$ cat config.mk
export PLATFORM = sky130hd
export DESIGN_NAME = bsg_async_ptr_gray_ctrl
export DESIGN_NICKNAME = d
export VERILOG_FILES = /design/src/rtl/bsg_async_ptr_gray_ctrl.sv
export SDC_FILE = /design/constraint.sdc
export NUM_CORES = 1
export LEC_CHECK = 0
export ABC_CLOCK_PERIOD_IN_PS = 6300
export BUFFER_PORTS_ARGS = -buffer_cell sky130_fd_sc_hd__buf_2
export CORE_ASPECT_RATIO = 0.7
export CORE_MARGIN = 5
export CORE_UTILIZATION = 40
export DETAILED_ROUTE_END_ITERATION = 16
export SYNTH_ARGS = -nofsm -noshare
export SYNTH_HDL_FRONTEND = slang
export SYNTH_SLANG_ARGS = --single-unit
export TNS_END_PERCENT = 50
$ cat constraint.sdc
create_clock -name clk_i -period 6.3 [get_ports clk_i]
set_clock_uncertainty 0.15 [all_clocks]
set_input_delay 0 -clock clk_i [delete_from_list [all_inputs] [get_ports clk_i]]
set_output_delay 0 -clock clk_i [all_outputs]
set_load 0.02 [all_outputs]
$ cat src/rtl/bsg_async_ptr_gray_ctrl.sv
// Local pointer side of an async FIFO: binary/gray pointer flops, remote gray synchroniser, full/free tracking.
// Optional almost-full flag enabled by defining BSG_ASYNC_PTR_ALMOST_FULL_EN.
module bsg_async_ptr_gray_ctrl #(
  parameter  int lg_size_p            = 4,
  parameter  int sync_stages_p        = 2,
  parameter  int almost_full_thresh_p = 2,
  localparam int W                    = lg_size_p + 1
) (
  input  logic         clk_i,
  input  logic         reset_n_i,
  input  logic         inc_i,
  output logic [W-1:0] ptr_binary_r_o,
  output logic [W-1:0] ptr_gray_r_o,
  input  logic [W-1:0] r_ptr_gray_i,
  output logic         full_o,
  output logic [W-1:0] free_cnt_o
`ifdef BSG_ASYNC_PTR_ALMOST_FULL_EN
  ,
  output logic         almost_full_o
`endif
);

  localparam logic [W-1:0] DEPTH = {1'b1, {lg_size_p{1'b0}}};

  if (lg_size_p < 1 || sync_stages_p < 2 || almost_full_thresh_p < 0) begin : g_bad_param
    $error("bsg_async_ptr_gray_ctrl: illegal parameter value");
  end

  logic         accept;
  logic [W-1:0] p1_bin_r, p1_gray_r, p2_bin;
  logic [sync_stages_p-1:0][W-1:0] sync_r;
  logic [W-1:0] r_gray_sync, r_bin_sync, diff;

  assign accept = inc_i & ~full_o;
  assign p2_bin = p1_bin_r + W'(1);

  // p1 holds ptr+1 in both encodings so the gray output loads straight from a flop.
  always_ff @(posedge clk_i or negedge reset_n_i) begin
    if (!reset_n_i) begin
      ptr_binary_r_o <= '0;
      ptr_gray_r_o   <= '0;
      p1_bin_r       <= W'(1);
      p1_gray_r      <= W'(1);
    end else if (accept) begin
      ptr_binary_r_o <= p1_bin_r;
      ptr_gray_r_o   <= p1_gray_r;
      p1_bin_r       <= p2_bin;
      p1_gray_r      <= p2_bin ^ (p2_bin >> 1);
    end
  end

  // First stage samples the remote gray pointer directly; nothing in front of it.
  always_ff @(posedge clk_i or negedge reset_n_i) begin
    if (!reset_n_i) sync_r <= '0;
    else            sync_r <= {sync_r[sync_stages_p-2:0], r_ptr_gray_i};
  end

  assign r_gray_sync = sync_r[sync_stages_p-1];

  always_comb begin
    r_bin_sync        = '0;
    r_bin_sync[W-1]   = r_gray_sync[W-1];
    for (int i = W-2; i >= 0; i--)
      r_bin_sync[i] = r_bin_sync[i+1] ^ r_gray_sync[i];
  end

  assign diff       = ptr_binary_r_o - r_bin_sync;
  assign full_o     = (diff == DEPTH);
  assign free_cnt_o = DEPTH - diff;

`ifdef BSG_ASYNC_PTR_ALMOST_FULL_EN
  assign almost_full_o = (free_cnt_o <= W'(almost_full_thresh_p));
`endif

  // A remote pointer ahead of the local one, or more than a FIFO behind, is corrupt.
  a_diff_legal: assert property (@(posedge clk_i) disable iff (!reset_n_i) diff <= DEPTH)
    else $fatal(1, "bsg_async_ptr_gray_ctrl: illegal remote pointer, diff=%0d", diff);

endmodule

# Word-level counts from Yosys, hierarchy flattened
# Index checks and enable logic that the tools add are counted.
word_totals:
  mem_count: 0
  ram_bits: 0
  mem_bits_ro: 0
  regBits: 30
  latch_bits: 0
op_classes:
  div: 0
  addsub: 3
  mux: 0
  reduce_logical: 0
  magnitude_cmp: 0
  multipliers: 0
  shift: 0
  n_eq_ne: 1
  bitwise_logic: 7
op_table:
  columns: ["cell", "count"]
  rows:
  - ["$add A5 B1 Y5 const B", 1]
  - ["$eq A5 B5 Y1 const B", 1]
  - ["$sub A5 B5 Y5", 1]
  - ["$sub A5 B5 Y5 const A", 1]
  - ["$xor A5 B4 Y5", 1]
  - ["$xor A1 B1 Y1", 4]
  - ["$and A1 B1 Y1", 1]
  - ["$not A1 Y1", 1]

# Depth between registers and ports, before layout
logic_depth:
  word_depth: 8
  ltp_mapped: 16

# Worst setup path after synthesis
# Ideal clock, no wire load.
synth_path:
  path_kind: "register -> register"
  start: "register sync_r (netlist bit r_gray_sync[3])"
  end: "register p1_bin_r[3]"
  slack_ns: 2.767
  t_arrival_ns: 3.258
  setup_ns: 0.125
  n_path_buf: 1
  period_less_slack_ns: 3.533
  path_stages_with_launch: 17
  path_cell_list: "dfrtp_1 -> xnor2_2 -> xor2_2 -> xor2_2 -> xnor2_1 -> ha_1 -> inv_1 -> fa_1 -> inv_1 -> ha_1 -> inv_1 -> a211oi_1 -> ha_1 -> nand2b_1 -> clkbuf_1 -> nor2_1 -> xor2_1"
synth_between:
  elab_chain_cells: 8
synth_lines:
  columns: ["element", "line", "source"]
  rows:
  - ["start, declared", "31", "logic [sync_stages_p-1:0][W-1:0] sync_r;"]
  - ["start signal, assigned", "55", "else sync_r <= {sync_r[sync_stages_p-2:0], r_ptr_gray_i};"]
  - ["$xor A1 B1 Y1 (*)", "64", "r_bin_sync[i] = r_bin_sync[i+1] ^ r_gray_sync[i];"]
  - ["$xor A1 B1 Y1 (3 in a row)", "64", null]
  - ["$sub A5 B5 Y5 (*)", "67", "assign diff = ptr_binary_r_o - r_bin_sync;"]
  - ["$eq A5 B5 Y1 (*)", "68", "assign full_o = (diff == DEPTH);"]
  - ["named net full_o", "15", "output logic full_o,"]
  - ["$not A1 Y1 (*)", "34", "assign accept = inc_i & ~full_o;"]
  - ["$and A1 B1 Y1 (*)", "34", null]
  - ["end signal, assigned", "47", "p1_bin_r <= p2_bin;"]
  - ["end, declared", "30", "logic [W-1:0] p1_bin_r, p1_gray_r, p2_bin;"]
# Mark *: on every way through the listed nets, which the timed path passes. The rest lies on a longest branch.
# A chain may end at the register's enable or synchronous reset.

# Final worst setup path
layout_path:
  start: "register sync_r (netlist bit r_gray_sync[4])"
  end: "register p1_bin_r[4]"
layout_between:
  elab_chain_cells: 8
layout_lines:
  columns: ["element", "line"]
  rows:
  - ["$xor A1 B1 Y1 (4 in a row)", "64"]
  - ["$sub A5 B5 Y5 (*)", "67"]
  - ["$eq A5 B5 Y1 (*)", "68"]
  - ["$not A1 Y1 (*)", "34"]
  - ["$and A1 B1 Y1 (*)", "34"]
# Every way passes the cells marked *; elsewhere a longest branch is shown, timed or not.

————

Task prompt >> Lines holding the string "begin": find them in the listing above and copy each one.

Your solution >>
  if (lg_size_p < 1 || sync_stages_p < 2 || almost_full_thresh_p < 0) begin : g_bad_param
  always_ff @(posedge clk_i or negedge reset_n_i) begin
    if (!reset_n_i) begin
    end else if (accept) begin
  always_ff @(posedge clk_i or negedge reset_n_i) begin
  always_comb begin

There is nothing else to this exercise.